I am trying to discern what my summer plans will be. I feel like I have talked about this a lot lately, but in looking over recent entries, it seems I haven't mentioned it much here, if at all.
I've been in contact with some folks, tried to get in contact with others. I believe I am narrowed down to 3 possibilities, one of which is staying in Chicago for the summer (then would come a whole new set of decisions to make!).
I mentioned over a month ago that I was applying to Global Justice Volunteers. Applications were due for that a month ago, and while I am yet to hear from them (and not surprised in accordance with how it worked last year when I applied), I am anxious to speak with them about where they're sending folks- the website merely says "Africa" - and I cannot help but be intrigued by this and wonder what kind of opportunities could present themselves to me through this. Unfortunately, the person who runs the program is out of the office for another week, which means it will be at least two until I hear from her.
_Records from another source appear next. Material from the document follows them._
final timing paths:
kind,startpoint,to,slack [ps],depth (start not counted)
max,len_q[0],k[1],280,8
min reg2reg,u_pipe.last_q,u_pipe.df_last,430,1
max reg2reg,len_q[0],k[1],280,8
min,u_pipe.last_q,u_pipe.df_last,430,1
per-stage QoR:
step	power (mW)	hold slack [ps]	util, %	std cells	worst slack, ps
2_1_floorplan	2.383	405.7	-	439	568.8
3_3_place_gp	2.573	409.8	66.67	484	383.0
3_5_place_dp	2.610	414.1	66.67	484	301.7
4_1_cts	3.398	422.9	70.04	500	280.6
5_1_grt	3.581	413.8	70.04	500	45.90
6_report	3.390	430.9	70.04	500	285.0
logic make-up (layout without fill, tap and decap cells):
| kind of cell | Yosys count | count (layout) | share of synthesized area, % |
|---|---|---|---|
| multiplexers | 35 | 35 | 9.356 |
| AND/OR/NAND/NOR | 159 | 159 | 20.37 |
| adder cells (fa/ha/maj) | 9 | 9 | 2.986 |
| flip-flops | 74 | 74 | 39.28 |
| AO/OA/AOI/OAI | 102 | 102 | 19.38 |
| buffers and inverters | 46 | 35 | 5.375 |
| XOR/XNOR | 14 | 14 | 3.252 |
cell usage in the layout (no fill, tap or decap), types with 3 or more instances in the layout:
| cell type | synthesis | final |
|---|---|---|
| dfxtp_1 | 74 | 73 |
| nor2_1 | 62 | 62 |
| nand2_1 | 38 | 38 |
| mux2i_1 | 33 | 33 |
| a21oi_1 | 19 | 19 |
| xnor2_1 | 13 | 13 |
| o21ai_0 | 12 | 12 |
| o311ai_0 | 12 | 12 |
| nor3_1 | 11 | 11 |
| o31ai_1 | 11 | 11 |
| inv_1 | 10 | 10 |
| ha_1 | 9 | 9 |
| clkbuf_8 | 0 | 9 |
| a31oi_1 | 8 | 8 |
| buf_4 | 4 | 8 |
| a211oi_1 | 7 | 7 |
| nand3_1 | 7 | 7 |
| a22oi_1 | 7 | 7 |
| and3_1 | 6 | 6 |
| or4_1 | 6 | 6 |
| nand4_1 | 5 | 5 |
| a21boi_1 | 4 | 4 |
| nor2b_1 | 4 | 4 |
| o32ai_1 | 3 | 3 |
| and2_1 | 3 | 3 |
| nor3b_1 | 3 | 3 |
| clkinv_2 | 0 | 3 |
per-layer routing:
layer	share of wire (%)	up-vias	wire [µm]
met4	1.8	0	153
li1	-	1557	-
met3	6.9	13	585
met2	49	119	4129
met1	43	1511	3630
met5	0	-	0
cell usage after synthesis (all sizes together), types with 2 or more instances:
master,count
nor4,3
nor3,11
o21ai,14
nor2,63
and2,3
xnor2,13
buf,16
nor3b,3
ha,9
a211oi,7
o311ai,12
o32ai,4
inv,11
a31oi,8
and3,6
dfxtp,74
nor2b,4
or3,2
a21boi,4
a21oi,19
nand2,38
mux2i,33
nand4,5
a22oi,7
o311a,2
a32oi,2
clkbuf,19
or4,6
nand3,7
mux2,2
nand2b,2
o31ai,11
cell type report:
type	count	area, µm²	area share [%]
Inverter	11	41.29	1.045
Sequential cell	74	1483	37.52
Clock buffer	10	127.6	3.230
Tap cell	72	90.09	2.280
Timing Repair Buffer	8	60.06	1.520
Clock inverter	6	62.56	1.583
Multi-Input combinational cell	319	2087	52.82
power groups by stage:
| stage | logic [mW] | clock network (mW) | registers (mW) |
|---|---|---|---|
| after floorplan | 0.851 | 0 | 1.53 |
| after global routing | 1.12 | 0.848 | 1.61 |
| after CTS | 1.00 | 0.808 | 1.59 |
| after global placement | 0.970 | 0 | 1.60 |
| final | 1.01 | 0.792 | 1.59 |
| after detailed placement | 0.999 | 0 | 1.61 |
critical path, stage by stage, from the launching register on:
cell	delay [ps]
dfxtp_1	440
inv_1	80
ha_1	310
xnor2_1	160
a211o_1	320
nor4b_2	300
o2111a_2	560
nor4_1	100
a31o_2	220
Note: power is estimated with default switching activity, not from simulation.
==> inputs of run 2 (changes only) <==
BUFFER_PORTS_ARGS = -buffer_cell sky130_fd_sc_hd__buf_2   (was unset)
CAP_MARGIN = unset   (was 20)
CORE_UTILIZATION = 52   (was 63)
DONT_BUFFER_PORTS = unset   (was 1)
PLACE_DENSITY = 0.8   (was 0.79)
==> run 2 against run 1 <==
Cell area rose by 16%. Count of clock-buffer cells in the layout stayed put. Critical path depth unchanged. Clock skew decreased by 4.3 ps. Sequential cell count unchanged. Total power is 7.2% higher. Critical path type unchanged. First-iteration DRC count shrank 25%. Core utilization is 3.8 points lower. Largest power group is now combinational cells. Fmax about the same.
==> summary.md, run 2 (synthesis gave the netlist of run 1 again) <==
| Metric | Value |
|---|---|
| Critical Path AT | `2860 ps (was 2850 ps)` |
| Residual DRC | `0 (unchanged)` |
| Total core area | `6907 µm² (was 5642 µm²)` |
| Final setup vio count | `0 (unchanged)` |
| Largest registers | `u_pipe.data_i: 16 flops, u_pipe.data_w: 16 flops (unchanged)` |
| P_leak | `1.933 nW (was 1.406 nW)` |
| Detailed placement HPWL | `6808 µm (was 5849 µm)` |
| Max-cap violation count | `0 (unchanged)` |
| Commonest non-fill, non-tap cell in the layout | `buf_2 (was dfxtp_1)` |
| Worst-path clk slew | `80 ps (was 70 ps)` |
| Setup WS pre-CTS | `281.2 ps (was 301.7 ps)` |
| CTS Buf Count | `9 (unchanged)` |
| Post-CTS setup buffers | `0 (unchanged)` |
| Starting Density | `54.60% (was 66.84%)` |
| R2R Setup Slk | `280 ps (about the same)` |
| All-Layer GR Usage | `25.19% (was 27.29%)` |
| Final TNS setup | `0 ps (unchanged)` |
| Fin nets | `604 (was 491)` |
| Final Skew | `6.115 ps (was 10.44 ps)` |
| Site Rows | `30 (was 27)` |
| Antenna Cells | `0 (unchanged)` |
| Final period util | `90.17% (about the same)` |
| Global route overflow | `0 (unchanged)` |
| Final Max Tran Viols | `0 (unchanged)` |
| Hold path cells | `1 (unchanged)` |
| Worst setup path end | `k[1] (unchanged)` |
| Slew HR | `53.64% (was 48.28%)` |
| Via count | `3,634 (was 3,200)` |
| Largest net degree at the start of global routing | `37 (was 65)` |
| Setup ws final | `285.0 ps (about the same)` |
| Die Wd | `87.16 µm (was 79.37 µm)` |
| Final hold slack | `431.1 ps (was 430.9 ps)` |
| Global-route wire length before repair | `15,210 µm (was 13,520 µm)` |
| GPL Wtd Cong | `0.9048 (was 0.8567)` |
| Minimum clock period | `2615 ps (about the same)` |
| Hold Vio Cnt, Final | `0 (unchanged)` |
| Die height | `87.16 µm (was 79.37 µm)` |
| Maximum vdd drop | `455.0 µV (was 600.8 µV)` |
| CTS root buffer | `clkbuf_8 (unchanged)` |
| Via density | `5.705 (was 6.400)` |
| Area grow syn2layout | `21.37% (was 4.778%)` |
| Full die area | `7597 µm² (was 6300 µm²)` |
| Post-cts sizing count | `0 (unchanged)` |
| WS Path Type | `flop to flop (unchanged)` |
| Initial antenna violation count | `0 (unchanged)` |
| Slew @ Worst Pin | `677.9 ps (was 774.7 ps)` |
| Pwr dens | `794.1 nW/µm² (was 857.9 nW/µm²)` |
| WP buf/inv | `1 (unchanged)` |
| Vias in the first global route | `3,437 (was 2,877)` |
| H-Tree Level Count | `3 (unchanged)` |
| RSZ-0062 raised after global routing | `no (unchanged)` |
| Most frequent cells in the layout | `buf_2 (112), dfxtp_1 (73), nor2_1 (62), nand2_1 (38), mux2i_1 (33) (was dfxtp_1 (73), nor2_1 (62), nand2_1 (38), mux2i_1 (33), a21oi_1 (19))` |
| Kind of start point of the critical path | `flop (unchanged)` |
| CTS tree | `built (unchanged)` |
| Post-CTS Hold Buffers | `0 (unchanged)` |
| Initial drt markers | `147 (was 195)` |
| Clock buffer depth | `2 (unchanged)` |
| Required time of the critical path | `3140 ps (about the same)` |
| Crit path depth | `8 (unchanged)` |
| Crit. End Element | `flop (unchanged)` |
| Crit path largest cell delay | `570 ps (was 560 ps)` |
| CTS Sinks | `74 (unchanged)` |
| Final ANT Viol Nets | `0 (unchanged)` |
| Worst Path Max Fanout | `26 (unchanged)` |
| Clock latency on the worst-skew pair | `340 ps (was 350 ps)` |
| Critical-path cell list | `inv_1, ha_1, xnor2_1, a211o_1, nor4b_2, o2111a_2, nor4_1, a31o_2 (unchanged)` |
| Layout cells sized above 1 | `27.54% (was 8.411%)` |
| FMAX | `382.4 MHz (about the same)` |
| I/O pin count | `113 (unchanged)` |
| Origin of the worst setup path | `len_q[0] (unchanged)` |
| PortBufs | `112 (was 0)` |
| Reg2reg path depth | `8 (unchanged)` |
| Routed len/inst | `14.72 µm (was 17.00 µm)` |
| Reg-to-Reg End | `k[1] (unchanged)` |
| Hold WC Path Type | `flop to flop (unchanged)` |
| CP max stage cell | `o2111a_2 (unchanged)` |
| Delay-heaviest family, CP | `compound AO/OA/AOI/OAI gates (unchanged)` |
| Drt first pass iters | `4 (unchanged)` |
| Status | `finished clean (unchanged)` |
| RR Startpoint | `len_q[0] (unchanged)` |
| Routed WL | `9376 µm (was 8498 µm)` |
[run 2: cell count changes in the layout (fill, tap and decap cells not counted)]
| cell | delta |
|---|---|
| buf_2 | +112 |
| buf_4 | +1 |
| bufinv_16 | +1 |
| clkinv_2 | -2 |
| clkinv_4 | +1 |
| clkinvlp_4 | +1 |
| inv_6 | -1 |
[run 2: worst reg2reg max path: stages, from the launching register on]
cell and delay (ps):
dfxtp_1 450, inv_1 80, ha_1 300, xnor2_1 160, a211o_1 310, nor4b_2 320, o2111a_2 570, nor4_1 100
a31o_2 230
My third option can be viewed here. In short, I would not be doing any riding myself, but would be serving as a support driver for the bikers. 7 week road trip with the Blood:Water team across the country to raise awareness and funds! This would be great for a number of reasons, and would be a challenge for just as many. I don't know many details for this except that it would require some fundraising (though not an unreasonable amount) and that they are indeed still at least hoping I'll "apply" for the spot as a driver. I got an email from them today, and they seem really well organized, so I think I'm gong to take a leap of faith and pay the "application fee" to apply. Who knows what will happen... if nothing else, that money is for a good cause, right?
Praying as I discern what may unfold for me in the next few months. Whatever lies ahead, I am certain it will be challenging and full of opportunity, one of my greatest and most challenging opportunities yet. That says a lot, I know... but I have a funny feeling about this and am almost afraid of what is to come. So no haste decisions... but I do hope you'll pray with me. I'll do my best to keep you updated.